This repository will contain the official implementation of SLARM, a feed-forward model that unifies dynamic scene reconstruction, semantic understanding, and real-time streaming inference.
- [2026-06] 🎉 Training and evaluation code of SLARM is available now!
- [2026-04] 🎉 SLARM has been selected as a highlight paper!
- [2026-02] 🎉 SLARM has been accepted to CVPR 2026! Code coming soon!
- Fast, feed-forward, streaming inference, and self-supervised dynamic scene reconstruction from sparse multi-view sequences.
- Learns 3D Gaussian and scene flow jointly; supports real-time rendering (once Gaussians are generated) and semantic segmentation.
- SLARM achieves state-of-the-art results in dynamic estimation, rendering quality, and scene parsing, improving motion accuracy by 21%, reconstruction PSNR by 1.6 dB, and segmentation mIoU by 20% over existing methods.
Tested with PyTorch 2.1.0 and an Ascend 910C(A3) Tested with CUDA 12.1, PyTorch 2.3.1 and an NVIDIA A100/H800 (Replace the CUDA/PyTorch versions as needed for your environment)
# create conda environment
conda create -n SLARM python=3.10 -y
conda activate SLARM
# ======================================== for Ascend NPU ========================================
# Install PyTorch
pip install torch==2.1.0 torchvision==0.16.0 torchaudio==2.1.0
# Install torch-npu
# Choose the correct torch_npu version based on the corresponding torch and cann versions.
# ref: https://gitcode.com/Ascend/pytorch
# cat /usr/local/Ascend/ascend-toolkit/latest/aarch64-linux/ascend_toolkit_install.info
# e.g.: version=8.2.RC1
pip install torch-npu==2.1.0.post13
# Optional: Differentiable Voxelization
pip install torch-scatter==2.0.9
# Install meta_gauss_render, specific versions supported by torch 2.1.0 and Ascend 910C(A3)
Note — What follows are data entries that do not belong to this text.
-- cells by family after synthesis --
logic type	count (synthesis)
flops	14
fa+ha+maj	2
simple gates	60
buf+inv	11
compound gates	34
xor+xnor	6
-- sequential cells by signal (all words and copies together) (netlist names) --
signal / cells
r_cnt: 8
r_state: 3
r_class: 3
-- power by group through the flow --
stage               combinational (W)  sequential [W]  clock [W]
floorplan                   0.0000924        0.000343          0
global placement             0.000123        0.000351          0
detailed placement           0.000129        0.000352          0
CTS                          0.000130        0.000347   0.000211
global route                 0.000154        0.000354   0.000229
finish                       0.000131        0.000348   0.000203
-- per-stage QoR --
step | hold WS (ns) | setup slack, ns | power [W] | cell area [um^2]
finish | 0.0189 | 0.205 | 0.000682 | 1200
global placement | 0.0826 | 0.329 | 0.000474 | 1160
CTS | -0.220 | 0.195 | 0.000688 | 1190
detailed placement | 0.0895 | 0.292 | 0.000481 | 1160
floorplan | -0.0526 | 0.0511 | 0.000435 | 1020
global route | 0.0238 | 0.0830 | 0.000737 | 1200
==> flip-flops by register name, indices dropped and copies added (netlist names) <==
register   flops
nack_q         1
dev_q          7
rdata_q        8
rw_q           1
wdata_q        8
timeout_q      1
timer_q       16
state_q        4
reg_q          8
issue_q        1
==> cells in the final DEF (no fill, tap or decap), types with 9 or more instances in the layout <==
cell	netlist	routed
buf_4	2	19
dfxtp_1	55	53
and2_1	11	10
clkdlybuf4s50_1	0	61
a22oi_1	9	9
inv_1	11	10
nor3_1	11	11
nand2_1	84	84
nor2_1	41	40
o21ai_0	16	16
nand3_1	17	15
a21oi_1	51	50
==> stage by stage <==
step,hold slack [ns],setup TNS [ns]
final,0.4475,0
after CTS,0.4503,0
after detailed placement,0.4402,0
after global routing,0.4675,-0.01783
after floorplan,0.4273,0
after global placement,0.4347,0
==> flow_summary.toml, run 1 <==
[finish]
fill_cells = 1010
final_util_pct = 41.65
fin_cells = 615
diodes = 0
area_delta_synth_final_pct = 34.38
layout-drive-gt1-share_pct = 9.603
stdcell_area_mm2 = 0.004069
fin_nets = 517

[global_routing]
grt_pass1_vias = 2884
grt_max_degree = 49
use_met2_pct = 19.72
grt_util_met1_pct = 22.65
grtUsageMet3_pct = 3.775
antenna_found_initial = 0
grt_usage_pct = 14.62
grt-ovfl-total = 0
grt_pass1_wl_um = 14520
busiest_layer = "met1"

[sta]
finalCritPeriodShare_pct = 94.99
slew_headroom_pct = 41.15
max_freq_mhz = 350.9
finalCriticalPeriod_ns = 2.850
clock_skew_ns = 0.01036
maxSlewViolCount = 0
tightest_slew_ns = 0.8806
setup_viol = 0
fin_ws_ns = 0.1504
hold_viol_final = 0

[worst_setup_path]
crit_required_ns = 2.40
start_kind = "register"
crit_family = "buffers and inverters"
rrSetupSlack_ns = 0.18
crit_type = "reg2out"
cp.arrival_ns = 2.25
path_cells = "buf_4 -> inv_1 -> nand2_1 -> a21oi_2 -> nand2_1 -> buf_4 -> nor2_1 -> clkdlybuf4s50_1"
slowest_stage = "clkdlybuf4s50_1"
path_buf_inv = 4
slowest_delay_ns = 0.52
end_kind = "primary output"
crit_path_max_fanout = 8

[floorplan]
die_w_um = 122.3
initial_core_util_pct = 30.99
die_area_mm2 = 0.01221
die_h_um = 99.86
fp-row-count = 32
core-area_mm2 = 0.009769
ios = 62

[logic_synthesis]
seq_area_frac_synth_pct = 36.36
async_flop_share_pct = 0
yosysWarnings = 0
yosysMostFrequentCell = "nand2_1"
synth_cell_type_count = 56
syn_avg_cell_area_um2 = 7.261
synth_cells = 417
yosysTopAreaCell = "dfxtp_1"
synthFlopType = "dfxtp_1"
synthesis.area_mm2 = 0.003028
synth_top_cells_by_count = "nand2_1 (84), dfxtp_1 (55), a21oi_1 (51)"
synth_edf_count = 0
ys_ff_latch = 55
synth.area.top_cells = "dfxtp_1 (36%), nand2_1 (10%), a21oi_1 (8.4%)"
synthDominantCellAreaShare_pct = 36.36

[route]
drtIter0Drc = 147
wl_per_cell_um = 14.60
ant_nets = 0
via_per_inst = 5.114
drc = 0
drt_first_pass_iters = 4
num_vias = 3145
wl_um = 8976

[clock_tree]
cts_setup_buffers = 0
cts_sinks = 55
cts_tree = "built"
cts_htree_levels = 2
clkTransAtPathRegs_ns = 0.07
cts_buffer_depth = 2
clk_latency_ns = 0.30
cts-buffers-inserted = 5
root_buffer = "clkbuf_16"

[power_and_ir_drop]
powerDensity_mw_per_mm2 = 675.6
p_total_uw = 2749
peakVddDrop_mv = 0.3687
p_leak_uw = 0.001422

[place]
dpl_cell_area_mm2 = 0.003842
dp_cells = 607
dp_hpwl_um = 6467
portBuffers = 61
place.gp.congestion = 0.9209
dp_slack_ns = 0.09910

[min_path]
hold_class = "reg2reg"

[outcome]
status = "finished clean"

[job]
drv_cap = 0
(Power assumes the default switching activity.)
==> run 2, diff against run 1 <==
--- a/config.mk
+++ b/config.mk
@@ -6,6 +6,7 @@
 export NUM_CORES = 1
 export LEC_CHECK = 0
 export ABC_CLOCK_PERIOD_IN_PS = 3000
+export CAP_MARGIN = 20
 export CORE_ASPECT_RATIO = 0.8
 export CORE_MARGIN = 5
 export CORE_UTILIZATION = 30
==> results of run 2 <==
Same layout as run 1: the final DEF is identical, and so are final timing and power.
You can refer to our 3DGS code specifically adapted for the Ascend hardware, and then build from source. https://gitcode.com/cann/cann-recipes-spatial-intelligence/blob/master/algorithms/gaussian_splatting/README.md
# Install python dependencies
pip install -r requirements_npu.txt
# Install CLIP for semantic alignment
pip install git+https://github.com/openai/CLIP.git
# ======================================== for NVIDIA GPU ========================================
# Install mamba for faster installation
conda install mamba -n base -c conda-forge
# Optional: When gsplat compilation fails due to g++ version or CUDA toolkit issues.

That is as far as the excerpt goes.